Examples from the Network include:
- The Velyka Uholka WILDRiver in Ukraine: a typical mountain river with extraordinary scenery, flowing through undisturbed temperate beech forests.
- The Kitka WILDRiver in Finland, within Oulanka Wilderness: known for its spruced flood-lands and riverine habitats.
- The Dyje WILDRiver in the Czech Republic, meanders and alluvial plains around the river are a highlight.
Why Wild Rivers Matter
- They are biodiversity hotspots: wild rivers and their floodplains are home to many species that are declining elsewhere due to habitat loss, pollution, or dams.
- They act as natural corridors linking ecosystems, enabling migration, dispersal, genetic flow.
- They provide ecosystem services: water purification, flood mitigation, sediment transport, maintaining groundwater levels.

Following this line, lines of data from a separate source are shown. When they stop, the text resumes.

--- src/rtl/dmem_access_unit.sv ---
// MEM-stage data-memory access unit: aligned word port, load extension,
// sub-word stores via two-cycle read-modify-write.
module dmem_access_unit #(
  parameter int ADDR_BITS   = 12,
  parameter bit CHECK_ALIGN = 1'b1
) (
  input  logic        clk,
  input  logic        rst,
  input  logic        mem_rd,
  input  logic        mem_wr,
  input  logic [1:0]  size,
  input  logic        ld_unsigned,
  input  logic [31:0] addr,
  input  logic [31:0] wdata,
  output logic [31:0] rdata,
  output logic        stall,
  output logic        acc_err,
  output logic [31:0] dm_adr,
  output logic [31:0] dm_data_in,
  output logic        dm_MemRead,
  output logic        dm_MemWrite,
  input  logic [31:0] dm_data_out
);

  typedef enum logic {
    IDLE,
    RMW_WR
  } state_t;

  state_t      state_q, state_d;
  logic [31:0] merge_q, merge_d;
  logic        err_q, err_d;

  logic        req;
  logic        illegal;
  logic        misalign;
  logic [7:0]  lane_b;
  logic [15:0] lane_h;
  logic [31:0] ld_val;
  logic [31:0] st_merge;
  logic        unused_addr;

  assign unused_addr = ^addr[31:ADDR_BITS];

  assign dm_adr = {{(32-ADDR_BITS){1'b0}},
                   addr[ADDR_BITS-1:2], 2'b00};

  assign req = mem_rd | mem_wr;

  assign misalign =
    ((size == 2'b01) && addr[0]) ||
    ((size == 2'b10) && (addr[1:0] != 2'b00));

  assign illegal = (mem_rd & mem_wr) ||
                   (size == 2'b11) ||
                   (CHECK_ALIGN && misalign);

  assign acc_err = err_q;

  // Big-endian lane pick: byte 0 is the most significant byte.
  always_comb begin
    lane_b = dm_data_out[31:24];
    unique case (addr[1:0])
      2'd0: lane_b = dm_data_out[31:24];
      2'd1: lane_b = dm_data_out[23:16];
      2'd2: lane_b = dm_data_out[15:8];
      2'd3: lane_b = dm_data_out[7:0];
      default: lane_b = dm_data_out[31:24];
    endcase
    lane_h = addr[1] ? dm_data_out[15:0]
                     : dm_data_out[31:16];
  end

  // Load extension by size and signedness.
  always_comb begin
    ld_val = dm_data_out;
    unique case (size)
      2'b00: ld_val = {{24{~ld_unsigned & lane_b[7]}},
                       lane_b};
      2'b01: ld_val = {{16{~ld_unsigned & lane_h[15]}},
                       lane_h};
      default: ld_val = dm_data_out;
    endcase
  end

  // Merge store data into the word read back from memory.
  always_comb begin
    st_merge = dm_data_out;
    if (size == 2'b00) begin
      unique case (addr[1:0])
        2'd0: st_merge[31:24] = wdata[7:0];
        2'd1: st_merge[23:16] = wdata[7:0];
        2'd2: st_merge[15:8]  = wdata[7:0];
        2'd3: st_merge[7:0]   = wdata[7:0];
        default: st_merge = dm_data_out;
      endcase
    end else if (addr[1]) begin
      st_merge[15:0] = wdata[15:0];
    end else begin
      st_merge[31:16] = wdata[15:0];
    end
  end

  // Next state and memory-side controls; reset forces everything quiet.
  always_comb begin
    state_d     = state_q;
    merge_d     = merge_q;
    err_d       = 1'b0;
    stall       = 1'b0;
    dm_MemRead  = 1'b0;
    dm_MemWrite = 1'b0;
    rdata       = 32'h0;
    dm_data_in  = 32'h0;
    if (rst) begin
      state_d = IDLE;
    end else begin
      case (state_q)
        IDLE: begin
          if (req) begin
            if (illegal) begin
              err_d = 1'b1;
            end else if (mem_rd) begin
              dm_MemRead = 1'b1;
              rdata      = ld_val;
            end else if (size == 2'b10) begin
              dm_MemWrite = 1'b1;
              dm_data_in  = wdata;
            end else begin
              dm_MemRead = 1'b1;
              stall      = 1'b1;
              merge_d    = st_merge;
              state_d    = RMW_WR;
            end
          end
        end
        RMW_WR: begin
          dm_MemWrite = 1'b1;
          dm_data_in  = merge_q;
          state_d     = IDLE;
        end
        default: state_d = IDLE;
      endcase
    end
  end

  // State, merge buffer and error pulse registers.
  always_ff @(posedge clk) begin
    if (rst) begin
      state_q <= IDLE;
      merge_q <= 32'h0;
      err_q   <= 1'b0;
    end else begin
      state_q <= state_d;
      merge_q <= merge_d;
      err_q   <= err_d;
    end
  end

endmodule

--- config.mk ---
export PLATFORM = sky130hd
export DESIGN_NAME = dmem_access_unit
export DESIGN_NICKNAME = d
export VERILOG_FILES = /design/src/rtl/dmem_access_unit.sv
export SDC_FILE = /design/constraint.sdc
export NUM_CORES = 1
export LEC_CHECK = 0
export ABC_CLOCK_PERIOD_IN_PS = 2700
export BUFFER_PORTS_ARGS = -buffer_cell sky130_fd_sc_hd__buf_2
export CORE_MARGIN = 10
export CORE_UTILIZATION = 48
export DETAILED_ROUTE_END_ITERATION = 16
export PLACE_DENSITY = 0.95
export SETUP_SLACK_MARGIN = 0.15
export SLEW_MARGIN = 10
export SYNTH_ARGS = -nofsm -noshare
export SYNTH_HDL_FRONTEND = slang
export SYNTH_SLANG_ARGS = --single-unit
export TNS_END_PERCENT = 5
--- constraint.sdc ---
create_clock -name clk -period 2.7 [get_ports clk]
set_clock_uncertainty 0.05 [all_clocks]
set_input_delay 0.405 -clock clk [delete_from_list [all_inputs] [get_ports clk]]
set_output_delay 0.405 -clock clk [all_outputs]
set_load 0.1 [all_outputs]
After elaboration in Yosys (flattened, before gate mapping)
Cells that the tools add are included.

storage, ports and cells
  flip-flop bits (word level) = 34
  bits of input ports = 103
  output and inout port bits = 100
  logic and storage cells = 69

cells by class
  equality and inequality tests = 6
  mux-type cells = 40
  bitwise gates (word level) = 10
  reduce and logical (&&, ||, !) cells = 10

operator list
  operator              count
  $mux W32              11
  $pmux W32 S2          2
  $mux W16              3
  $mux W8               4
  $pmux W8 S4           1
  $mux W1               17
  $eq A2 B2 Y1 const B  4
  $not A1 Y1            6
  $reduce_and A5 Y1     1
  $eq A2 B1 Y1 const B  2
  $logic_not A2 Y1      2
  $pmux W1 S2           2
  $and A1 B1 Y1         3
  $logic_or A1 B1 Y1    3
  $reduce_or A3 Y1      1
  $logic_and A1 B1 Y1   2
  $reduce_bool A2 Y1    1
  $or A1 B1 Y1          1

Depth between registers and ports, before layout
  depth in word-level cells = 9
  gate-level depth with buffers = 7
  depth with buffers taken out = 4

Least setup slack after synthesis
Ideal clock, no wire load.

  path type = input -> output
  start point = input size[1]
  end point = output dm_MemRead
  data arrival time = 3727 ps
  required time = 2245 ps
  setup slack = -1482 ps
  cell stages on the path = 4
  buffers on the path = 1
  path through = buf_2 -> o21ai_1 -> nand2_1 -> nor4_1

on the way
  longest elaborated chain between the ends = 8
  elaborated cells on any way between the ends = 14
  those cells by class = 3 x eq/ne; 6 x mux; 5 x reduce/logical

ends and longest elaborated chain
  item                                                 RTL line     RTL
  start: declaration                                   11           input logic [1:0] size,
  $eq A2 B1 Y1 / $eq A2 B2 Y1 (equally long branches)  51, 52, 125
  $logic_and A1 B1 Y1, on equally long branches        51, 52
  $logic_or A1 B1 Y1                                   51           ((size == 2'b01) && addr[0]) ||
  $logic_or A1 B1 Y1                                   55           (size == 2'b11) ||
  $mux W1 *                                            120          if (illegal) begin
  $mux W1 *                                            119          if (req) begin
  $mux W1 *                                            117          case (state_q)
  $mux W1 *                                            114          if (rst) begin
  end: declaration                                     20           output logic dm_MemRead,

Every way passes the cells marked *; elsewhere a longest branch is shown, timed or not.

Worst setup path in the final report
  start point = input addr[1]
  end point = output rdata[13]

on the way
  longest elaborated chain between the ends = 9
  elaborated cells on any way between the ends = 17
  those cells by class = 3 x eq/ne; 8 x mux; 1 x bitwise; 5 x reduce/logical

ends and longest elaborated chain
  item                                        RTL line  RTL
  start: declaration                          13        input logic [31:0] addr,
  $eq A2 B2 Y1, or another cell as far along  63        unique case (addr[1:0])
  $pmux W8 S4                                 63
  $and A1 B1 Y1                               78        2'b00: ld_val = {{24{~ld_unsigned & lane_b[7]}},
  $pmux W32 S2                                77        unique case (size)
  $mux W32                                    122       end else if (mem_rd) begin
  $mux W32 *                                  120
  $mux W32 *                                  119
  $mux W32 *                                  117
  $mux W32 *                                  114
  end: declaration                            15        output logic [31:0] rdata,

Marks and branches as above.

==> impl_metrics.yaml <==
outcome:
  status: "completed"
min_path:
  hp-class: "input pin to flip-flop"
  hold_start: "dm_data_out[6]"
  hold_path_depth: 3
  min_to: "merge_q[6]$_SDFFE_PP0P_"
critical_path:
  worstPathMaxFanout: 8
  path_class: "input pin to output port"
  cp_data_arrival_time_ps: 2110
  max_stage_delay_ps: 410
  r2r_start: "state_q$_SDFF_PP0_"
  r2r_end: "merge_q[2]$_SDFFE_PP0P_"
  critPathCaptureType: "output port"
  cp.required_ps: 2250
  rrSetupSlack_ps: 860
  crit_path_start_kind: "input pin"
  path_cells: "buf_2 > mux2_2 > a22oi_1 > or2_1 > a21oi_2 > clkbuf_4"
  reg2reg_depth: 4
  crit_slowest_cell: "or2_1"
drt:
  dr_total_vias: 4154
  avgViaCountPerCell: 6.19
  initialDrtViolationCount: 525
  drc: 0
  drtPass1Iterations: 8
  drt-total-wl_mm: 13.8
  wl_per_cell_um: 20.5
  ant_nets: 0
power_and_ir_drop:
  power_density_nw_per_um2: 310
  switchingPower_uw: 681
  leakage_uw: 0.00185
  irDropWorstVdd_uv: 208
  sw_frac_of_total_pct: 42.5
  power_frac_clock_pct: 24.9
  seqPwrFrac_pct: 33.5
  pwr-share-comb_pct: 41.6
  intPower_uw: 922
  finalPower_uw: 1600
clock_tree:
  cts_setup_buffers: 0
  cts_num_sinks: 34
  clkSlewWorstSetupHoldPaths_ps: 70
  clockBufferDepth: 2
  clkLatencyLatePin_ps: 290
  cts_buffers: 5
  root_buffer: "clkbuf_8"
  cts_tree: "yes"
  h-tree-depth: 2
floorplanning:
  rows: 30
  die_w_um: 104
  ios: 203
  die_h_um: 104
  die_area_um2: 10900
  initial_core_util_pct: 49.9
  coreArea_um2: 6830
sta:
  hold_violations: 0
  tightest_slew_ps: 608
  period_needed_ps: 2560
  fmax_ghz: 0.390
  fin_crit_sh_pct: 94.9
  finalMaxSlewViolations: 0
  slew_headroom_pct: 59.5
  setup_viol: 0
  rsz0062_at_grt: "yes"
yosys:
  netlist_area_um2: 3410
  ys_types: 44
  netlist_instances: 472
  ys_warn_count: 0
  yosysSeqAreaShare_pct: 20.0
  syn_area_per_cell_um2: 7.22
  synth-seq-cells: 34
layout:
  final_common_cell: "buf_2"
  final_nets: 677
  fin_util_pct: 75.7
  drive_gt1_share_pct: 41.0
  stdcell_area_um2: 5170
  antenna_cells: 0
  final_cell_mix: "buf_2 (73), nand2_1 (65), buf_12 (63)"
  synthToLayoutAreaGrowth_pct: 51.9
run:
  max_cap_viol_count: 0
placed_design:
  finalWeightedCongestion: 0.979
  hpwl_mm: 10.6
  place_area_um2: 5060
  numPortBuffers: 140
grt:
  grt_max_degree: 68
  grt_pass1_wl_mm: 21.5
  grt_pass1_vias: 4062
  overflow: 0
  track_usage_pct: 23.5
  antenna_found_initial: 0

- They hold cultural, spiritual, recreational value: rivers shape communities, histories, and offer places for reflection, recreation, and connection with nature.
- In the face of climate change, intact river systems are more resilient.
Threats and What Needs to Be Done
On World Rivers Day, it is important to remember that many rivers are under threat:
- Damming, hydropower projects, water abstraction.
- Pollution: agricultural runoff, industrial waste, untreated sewage.
- Fragmentation: loss of connectivity due to barriers like dams, weirs, roads.
- Climate change impacts: altered flow regimes, droughts, changes in rainfall patterns.
What can be done:
- Support wilderness protections for river corridors
- Ensure river restoration efforts that open up connectivity, restore natural flow regimes.
- Advocate for policies that reduce pollution, protect water quality, respect ecological flow requirements.
- Use science and monitoring, like Wilderness Quality Audits, to track their shape.
Let´s protect and save wild rivers together!